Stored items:
^^^^^^^^
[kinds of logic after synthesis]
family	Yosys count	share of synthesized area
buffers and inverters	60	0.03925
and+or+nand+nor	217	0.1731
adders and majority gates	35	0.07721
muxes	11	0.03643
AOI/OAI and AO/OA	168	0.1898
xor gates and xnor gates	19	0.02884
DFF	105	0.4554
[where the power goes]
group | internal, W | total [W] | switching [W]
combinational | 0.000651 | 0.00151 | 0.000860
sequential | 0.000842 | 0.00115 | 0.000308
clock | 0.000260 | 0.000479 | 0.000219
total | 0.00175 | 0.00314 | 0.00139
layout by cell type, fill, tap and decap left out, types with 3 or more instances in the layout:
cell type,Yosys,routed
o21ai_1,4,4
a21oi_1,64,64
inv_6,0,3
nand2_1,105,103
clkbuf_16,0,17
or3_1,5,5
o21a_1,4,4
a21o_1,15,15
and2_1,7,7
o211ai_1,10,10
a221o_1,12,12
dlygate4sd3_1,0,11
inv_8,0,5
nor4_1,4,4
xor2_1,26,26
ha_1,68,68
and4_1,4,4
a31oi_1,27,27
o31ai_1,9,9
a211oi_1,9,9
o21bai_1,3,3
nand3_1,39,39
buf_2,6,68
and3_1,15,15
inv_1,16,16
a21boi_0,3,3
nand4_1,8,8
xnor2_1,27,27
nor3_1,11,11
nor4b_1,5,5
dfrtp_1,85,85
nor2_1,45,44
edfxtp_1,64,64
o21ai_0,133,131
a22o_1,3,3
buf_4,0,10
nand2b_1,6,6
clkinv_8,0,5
^^^^^^^^
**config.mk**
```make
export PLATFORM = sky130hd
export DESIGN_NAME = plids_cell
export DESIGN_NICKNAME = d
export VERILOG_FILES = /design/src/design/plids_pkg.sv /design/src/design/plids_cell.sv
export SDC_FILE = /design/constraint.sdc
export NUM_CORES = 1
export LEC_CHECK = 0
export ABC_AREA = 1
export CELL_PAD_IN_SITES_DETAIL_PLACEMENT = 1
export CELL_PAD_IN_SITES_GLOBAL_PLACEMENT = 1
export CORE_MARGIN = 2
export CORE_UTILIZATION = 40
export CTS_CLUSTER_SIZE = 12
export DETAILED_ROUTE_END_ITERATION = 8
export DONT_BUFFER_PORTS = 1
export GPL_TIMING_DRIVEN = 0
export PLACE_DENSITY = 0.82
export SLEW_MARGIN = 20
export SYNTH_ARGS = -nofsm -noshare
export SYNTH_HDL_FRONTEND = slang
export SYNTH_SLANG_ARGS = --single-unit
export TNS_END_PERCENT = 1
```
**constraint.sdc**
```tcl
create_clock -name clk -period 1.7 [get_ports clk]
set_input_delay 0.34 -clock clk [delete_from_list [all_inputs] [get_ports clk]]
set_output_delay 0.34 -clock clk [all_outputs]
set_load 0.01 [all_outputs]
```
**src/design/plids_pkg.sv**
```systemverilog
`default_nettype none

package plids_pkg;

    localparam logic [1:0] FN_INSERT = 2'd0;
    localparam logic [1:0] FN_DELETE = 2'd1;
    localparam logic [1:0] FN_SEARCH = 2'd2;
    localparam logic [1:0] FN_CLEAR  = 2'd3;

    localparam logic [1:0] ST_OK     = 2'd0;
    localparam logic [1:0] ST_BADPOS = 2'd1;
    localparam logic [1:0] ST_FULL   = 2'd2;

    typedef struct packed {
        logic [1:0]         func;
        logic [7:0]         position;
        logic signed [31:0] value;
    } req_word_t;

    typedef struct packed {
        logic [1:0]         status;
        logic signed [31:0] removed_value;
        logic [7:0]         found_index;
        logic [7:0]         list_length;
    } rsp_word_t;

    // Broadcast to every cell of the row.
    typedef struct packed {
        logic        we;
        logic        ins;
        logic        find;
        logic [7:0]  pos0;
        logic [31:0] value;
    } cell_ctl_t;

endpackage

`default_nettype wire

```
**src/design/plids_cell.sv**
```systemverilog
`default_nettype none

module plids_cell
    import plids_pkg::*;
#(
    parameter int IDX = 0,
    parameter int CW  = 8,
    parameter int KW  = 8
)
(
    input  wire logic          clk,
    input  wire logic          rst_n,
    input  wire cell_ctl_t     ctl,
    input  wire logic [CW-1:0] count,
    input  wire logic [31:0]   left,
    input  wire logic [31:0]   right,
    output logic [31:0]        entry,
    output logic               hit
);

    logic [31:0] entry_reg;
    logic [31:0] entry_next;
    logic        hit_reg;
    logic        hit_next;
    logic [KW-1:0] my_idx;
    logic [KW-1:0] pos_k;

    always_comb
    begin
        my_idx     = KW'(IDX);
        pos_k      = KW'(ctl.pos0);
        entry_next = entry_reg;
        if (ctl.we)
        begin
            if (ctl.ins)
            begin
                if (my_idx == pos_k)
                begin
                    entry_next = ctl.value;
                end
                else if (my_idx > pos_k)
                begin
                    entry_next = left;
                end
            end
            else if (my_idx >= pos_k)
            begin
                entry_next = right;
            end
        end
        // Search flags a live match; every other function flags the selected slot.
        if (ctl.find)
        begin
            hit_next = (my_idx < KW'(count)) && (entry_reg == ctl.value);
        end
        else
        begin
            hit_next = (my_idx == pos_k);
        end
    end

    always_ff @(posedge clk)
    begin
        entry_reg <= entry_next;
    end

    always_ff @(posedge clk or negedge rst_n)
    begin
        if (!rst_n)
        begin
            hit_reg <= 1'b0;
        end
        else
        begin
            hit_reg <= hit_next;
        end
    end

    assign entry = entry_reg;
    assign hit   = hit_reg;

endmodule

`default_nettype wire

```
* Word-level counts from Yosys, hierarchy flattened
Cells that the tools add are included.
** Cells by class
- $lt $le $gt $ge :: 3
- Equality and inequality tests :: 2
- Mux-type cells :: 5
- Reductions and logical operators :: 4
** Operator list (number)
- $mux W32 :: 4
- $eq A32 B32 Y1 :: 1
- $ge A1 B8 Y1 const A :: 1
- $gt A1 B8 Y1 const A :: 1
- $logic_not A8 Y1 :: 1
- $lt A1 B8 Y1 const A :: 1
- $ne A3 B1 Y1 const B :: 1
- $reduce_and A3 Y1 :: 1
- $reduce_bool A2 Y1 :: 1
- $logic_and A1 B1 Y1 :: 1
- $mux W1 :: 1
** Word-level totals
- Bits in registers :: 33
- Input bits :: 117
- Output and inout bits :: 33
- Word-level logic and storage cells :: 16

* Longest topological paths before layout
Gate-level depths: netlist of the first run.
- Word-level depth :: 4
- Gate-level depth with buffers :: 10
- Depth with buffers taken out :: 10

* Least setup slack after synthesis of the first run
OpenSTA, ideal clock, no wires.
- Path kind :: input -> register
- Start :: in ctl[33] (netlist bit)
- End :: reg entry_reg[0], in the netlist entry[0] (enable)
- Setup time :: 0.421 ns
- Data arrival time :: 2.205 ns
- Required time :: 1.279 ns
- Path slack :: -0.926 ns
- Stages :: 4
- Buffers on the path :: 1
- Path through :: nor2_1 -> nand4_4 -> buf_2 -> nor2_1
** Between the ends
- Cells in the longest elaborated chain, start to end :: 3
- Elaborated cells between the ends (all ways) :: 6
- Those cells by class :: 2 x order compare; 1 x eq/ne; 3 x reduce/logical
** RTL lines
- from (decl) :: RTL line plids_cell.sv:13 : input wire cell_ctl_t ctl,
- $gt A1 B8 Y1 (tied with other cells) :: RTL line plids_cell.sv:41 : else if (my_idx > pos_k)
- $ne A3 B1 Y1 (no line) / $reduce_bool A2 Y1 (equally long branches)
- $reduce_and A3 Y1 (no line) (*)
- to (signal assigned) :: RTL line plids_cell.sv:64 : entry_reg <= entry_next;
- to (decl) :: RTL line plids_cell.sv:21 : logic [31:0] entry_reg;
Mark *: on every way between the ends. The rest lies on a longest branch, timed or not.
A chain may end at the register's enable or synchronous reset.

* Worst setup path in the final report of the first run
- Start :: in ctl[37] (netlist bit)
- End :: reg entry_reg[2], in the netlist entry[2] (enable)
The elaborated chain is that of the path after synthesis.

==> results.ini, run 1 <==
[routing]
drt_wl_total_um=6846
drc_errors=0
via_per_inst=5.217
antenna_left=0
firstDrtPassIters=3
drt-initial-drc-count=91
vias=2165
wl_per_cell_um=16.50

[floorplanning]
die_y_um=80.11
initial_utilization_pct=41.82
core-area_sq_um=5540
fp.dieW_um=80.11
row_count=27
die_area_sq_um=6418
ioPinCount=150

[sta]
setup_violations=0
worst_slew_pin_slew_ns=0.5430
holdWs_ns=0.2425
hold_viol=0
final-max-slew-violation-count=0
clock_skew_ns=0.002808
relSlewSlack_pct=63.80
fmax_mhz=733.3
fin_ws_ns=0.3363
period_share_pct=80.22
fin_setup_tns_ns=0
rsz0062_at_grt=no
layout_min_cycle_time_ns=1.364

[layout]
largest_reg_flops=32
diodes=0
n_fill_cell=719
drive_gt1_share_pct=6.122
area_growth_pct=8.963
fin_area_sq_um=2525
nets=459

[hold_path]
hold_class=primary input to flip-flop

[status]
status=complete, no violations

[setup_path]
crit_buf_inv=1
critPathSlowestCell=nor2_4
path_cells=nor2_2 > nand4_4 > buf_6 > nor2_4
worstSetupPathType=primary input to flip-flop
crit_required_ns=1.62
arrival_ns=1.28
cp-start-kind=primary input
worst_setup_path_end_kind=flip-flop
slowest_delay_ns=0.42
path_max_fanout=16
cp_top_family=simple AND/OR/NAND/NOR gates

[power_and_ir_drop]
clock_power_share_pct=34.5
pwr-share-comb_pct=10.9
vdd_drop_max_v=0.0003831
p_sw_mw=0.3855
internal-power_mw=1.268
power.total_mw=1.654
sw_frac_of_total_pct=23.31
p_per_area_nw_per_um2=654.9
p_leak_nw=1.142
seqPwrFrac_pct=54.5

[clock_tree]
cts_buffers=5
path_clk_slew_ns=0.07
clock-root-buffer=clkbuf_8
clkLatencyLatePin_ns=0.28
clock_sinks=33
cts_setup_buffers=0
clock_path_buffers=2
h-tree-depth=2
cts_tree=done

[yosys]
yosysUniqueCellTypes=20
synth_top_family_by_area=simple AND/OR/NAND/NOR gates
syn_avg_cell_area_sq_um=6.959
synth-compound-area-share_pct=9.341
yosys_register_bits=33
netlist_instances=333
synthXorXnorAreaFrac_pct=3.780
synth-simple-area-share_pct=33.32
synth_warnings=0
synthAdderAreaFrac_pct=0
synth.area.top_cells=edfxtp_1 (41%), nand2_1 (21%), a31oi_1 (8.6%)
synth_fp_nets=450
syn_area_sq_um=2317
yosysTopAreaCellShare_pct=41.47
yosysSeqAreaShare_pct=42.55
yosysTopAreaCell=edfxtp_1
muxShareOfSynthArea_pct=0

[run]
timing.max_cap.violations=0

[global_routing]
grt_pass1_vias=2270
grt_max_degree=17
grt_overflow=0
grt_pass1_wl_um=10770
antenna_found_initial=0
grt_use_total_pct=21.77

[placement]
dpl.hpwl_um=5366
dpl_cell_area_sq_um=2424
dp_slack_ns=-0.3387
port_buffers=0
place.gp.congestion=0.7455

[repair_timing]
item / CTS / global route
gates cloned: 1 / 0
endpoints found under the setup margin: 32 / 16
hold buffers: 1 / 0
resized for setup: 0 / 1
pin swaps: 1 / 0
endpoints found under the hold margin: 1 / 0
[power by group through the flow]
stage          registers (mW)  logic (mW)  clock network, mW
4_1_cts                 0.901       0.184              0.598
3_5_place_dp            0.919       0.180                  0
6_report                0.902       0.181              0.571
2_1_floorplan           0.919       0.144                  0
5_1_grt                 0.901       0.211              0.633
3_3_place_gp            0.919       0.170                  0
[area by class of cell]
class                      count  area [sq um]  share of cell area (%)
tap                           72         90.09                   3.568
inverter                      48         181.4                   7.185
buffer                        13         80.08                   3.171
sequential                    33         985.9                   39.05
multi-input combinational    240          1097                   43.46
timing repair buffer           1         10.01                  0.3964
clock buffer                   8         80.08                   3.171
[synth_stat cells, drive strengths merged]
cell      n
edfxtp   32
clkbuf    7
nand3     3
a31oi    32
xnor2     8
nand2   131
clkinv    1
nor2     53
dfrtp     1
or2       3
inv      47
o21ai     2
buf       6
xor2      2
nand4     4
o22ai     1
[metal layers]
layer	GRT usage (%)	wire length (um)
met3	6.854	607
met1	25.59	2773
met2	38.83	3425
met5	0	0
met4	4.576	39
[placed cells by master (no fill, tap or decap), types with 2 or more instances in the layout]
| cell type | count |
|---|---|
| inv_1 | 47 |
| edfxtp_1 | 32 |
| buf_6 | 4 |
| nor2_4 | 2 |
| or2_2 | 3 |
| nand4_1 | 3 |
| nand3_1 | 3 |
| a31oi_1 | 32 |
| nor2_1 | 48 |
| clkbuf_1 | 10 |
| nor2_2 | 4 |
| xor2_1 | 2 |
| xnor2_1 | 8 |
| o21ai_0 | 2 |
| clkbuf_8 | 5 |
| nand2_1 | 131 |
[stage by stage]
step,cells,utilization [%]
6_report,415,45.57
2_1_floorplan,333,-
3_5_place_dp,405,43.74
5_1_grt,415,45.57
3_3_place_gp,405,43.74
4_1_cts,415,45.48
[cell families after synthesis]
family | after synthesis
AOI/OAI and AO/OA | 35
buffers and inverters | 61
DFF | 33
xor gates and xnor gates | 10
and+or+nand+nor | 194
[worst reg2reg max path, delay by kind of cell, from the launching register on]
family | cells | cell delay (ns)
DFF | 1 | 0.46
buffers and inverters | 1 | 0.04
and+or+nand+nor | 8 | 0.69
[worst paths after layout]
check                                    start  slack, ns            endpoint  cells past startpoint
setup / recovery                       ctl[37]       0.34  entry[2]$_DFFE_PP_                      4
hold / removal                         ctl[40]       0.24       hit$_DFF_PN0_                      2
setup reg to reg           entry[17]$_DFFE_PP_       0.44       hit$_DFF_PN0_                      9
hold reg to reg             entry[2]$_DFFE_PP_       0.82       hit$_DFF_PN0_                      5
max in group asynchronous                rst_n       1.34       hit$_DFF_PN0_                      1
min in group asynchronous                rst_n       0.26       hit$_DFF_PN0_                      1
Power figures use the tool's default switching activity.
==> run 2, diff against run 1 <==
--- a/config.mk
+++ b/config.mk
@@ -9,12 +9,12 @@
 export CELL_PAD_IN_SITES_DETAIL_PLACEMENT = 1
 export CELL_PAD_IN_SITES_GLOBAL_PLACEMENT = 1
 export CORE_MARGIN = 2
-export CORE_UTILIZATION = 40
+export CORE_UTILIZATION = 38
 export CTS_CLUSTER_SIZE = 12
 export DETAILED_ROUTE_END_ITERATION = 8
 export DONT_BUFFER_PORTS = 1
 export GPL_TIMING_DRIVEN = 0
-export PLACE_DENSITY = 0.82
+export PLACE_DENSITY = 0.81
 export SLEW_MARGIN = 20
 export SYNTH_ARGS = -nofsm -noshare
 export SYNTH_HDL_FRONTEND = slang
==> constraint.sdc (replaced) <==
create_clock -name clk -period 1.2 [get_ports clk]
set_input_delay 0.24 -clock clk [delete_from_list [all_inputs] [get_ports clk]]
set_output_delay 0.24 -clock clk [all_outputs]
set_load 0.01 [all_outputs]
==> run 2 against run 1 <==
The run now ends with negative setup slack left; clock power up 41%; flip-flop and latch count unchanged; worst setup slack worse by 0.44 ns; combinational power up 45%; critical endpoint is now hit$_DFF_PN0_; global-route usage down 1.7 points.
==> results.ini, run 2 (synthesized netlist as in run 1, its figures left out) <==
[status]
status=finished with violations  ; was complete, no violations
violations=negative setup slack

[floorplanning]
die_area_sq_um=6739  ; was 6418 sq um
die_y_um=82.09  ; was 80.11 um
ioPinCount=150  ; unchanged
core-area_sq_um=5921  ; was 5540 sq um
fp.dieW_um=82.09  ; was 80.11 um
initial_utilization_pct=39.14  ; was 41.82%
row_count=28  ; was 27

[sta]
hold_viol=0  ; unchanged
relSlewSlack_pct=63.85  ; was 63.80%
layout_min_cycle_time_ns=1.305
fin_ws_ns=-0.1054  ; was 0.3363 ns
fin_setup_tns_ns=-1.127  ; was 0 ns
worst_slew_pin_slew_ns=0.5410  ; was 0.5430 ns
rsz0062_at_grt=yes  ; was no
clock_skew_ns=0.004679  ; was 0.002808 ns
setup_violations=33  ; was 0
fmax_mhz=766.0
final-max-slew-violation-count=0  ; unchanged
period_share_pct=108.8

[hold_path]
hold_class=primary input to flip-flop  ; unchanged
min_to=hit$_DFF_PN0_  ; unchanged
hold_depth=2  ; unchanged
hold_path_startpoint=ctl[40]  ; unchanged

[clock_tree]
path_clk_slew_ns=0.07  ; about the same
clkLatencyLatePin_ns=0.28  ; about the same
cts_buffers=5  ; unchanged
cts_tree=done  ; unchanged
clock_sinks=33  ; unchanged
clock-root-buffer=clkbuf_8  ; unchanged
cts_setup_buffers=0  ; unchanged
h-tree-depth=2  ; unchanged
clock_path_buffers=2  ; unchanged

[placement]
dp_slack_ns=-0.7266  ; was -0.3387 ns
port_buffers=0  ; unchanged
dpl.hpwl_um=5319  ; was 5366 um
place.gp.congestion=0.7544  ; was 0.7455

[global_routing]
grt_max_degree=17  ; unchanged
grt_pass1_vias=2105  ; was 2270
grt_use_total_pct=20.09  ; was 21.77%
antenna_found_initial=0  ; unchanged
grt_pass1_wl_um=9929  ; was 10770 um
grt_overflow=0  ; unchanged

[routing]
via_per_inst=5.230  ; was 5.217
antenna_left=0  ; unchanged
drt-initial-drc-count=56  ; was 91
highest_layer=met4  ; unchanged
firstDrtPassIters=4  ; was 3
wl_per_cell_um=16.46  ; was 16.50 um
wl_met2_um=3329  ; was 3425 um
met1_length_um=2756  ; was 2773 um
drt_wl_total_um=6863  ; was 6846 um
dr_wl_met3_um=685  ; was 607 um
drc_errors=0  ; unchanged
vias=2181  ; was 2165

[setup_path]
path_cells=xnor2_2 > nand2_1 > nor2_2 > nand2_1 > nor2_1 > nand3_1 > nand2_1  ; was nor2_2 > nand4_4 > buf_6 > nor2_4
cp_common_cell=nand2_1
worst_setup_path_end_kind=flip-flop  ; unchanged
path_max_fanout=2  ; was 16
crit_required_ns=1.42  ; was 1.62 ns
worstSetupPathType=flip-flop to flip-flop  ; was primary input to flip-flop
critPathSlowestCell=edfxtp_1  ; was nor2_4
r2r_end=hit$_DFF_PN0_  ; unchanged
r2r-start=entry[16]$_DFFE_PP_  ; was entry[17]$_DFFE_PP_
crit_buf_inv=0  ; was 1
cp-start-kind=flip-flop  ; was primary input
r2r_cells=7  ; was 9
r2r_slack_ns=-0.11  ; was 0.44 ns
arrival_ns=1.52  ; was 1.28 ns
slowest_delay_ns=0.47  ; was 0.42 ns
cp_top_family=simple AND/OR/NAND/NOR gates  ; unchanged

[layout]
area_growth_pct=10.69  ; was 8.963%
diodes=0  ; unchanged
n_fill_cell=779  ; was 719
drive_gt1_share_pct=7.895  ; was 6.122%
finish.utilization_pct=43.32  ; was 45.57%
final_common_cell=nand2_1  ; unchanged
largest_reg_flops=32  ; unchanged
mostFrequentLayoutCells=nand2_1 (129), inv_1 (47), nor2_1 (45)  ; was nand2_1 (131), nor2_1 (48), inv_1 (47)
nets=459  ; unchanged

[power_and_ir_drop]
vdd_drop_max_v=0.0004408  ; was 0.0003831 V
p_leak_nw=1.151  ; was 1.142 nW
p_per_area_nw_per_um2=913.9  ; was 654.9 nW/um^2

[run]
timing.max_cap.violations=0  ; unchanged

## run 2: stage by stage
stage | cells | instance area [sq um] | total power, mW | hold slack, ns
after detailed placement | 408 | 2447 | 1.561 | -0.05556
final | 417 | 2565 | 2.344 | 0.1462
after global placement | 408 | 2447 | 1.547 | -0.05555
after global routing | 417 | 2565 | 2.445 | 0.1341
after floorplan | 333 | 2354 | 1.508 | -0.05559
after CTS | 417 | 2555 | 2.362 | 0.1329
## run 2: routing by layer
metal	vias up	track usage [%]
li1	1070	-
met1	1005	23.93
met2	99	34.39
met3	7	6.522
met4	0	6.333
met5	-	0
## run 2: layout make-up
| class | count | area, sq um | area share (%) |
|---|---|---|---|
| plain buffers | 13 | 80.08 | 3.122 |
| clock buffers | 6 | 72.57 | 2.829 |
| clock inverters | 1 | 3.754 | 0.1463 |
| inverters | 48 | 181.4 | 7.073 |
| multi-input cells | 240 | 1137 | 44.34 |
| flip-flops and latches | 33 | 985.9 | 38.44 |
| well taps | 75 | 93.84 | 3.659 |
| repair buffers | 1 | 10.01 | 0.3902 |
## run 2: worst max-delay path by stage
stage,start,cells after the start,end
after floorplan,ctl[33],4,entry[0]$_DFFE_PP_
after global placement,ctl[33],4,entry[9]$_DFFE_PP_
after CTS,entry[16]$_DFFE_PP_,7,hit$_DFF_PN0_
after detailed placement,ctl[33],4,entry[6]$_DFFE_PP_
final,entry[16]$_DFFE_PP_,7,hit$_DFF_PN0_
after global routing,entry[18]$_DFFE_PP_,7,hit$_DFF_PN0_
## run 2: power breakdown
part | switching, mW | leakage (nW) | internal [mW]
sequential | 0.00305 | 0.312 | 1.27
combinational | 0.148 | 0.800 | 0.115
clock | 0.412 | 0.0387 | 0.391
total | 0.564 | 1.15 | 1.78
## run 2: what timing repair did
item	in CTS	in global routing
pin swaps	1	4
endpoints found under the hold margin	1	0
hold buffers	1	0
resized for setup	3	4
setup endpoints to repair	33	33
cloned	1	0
^^^^^^^^
PROBLEM STATEMENT: The required output is every line above from the one with "o21ai_0,133,131" down to the one with "clkinv_8,0,5", restated word for word, ends included.

RESPONSE AREA:
o21ai_0,133,131
a22o_1,3,3
buf_4,0,10
nand2b_1,6,6
clkinv_8,0,5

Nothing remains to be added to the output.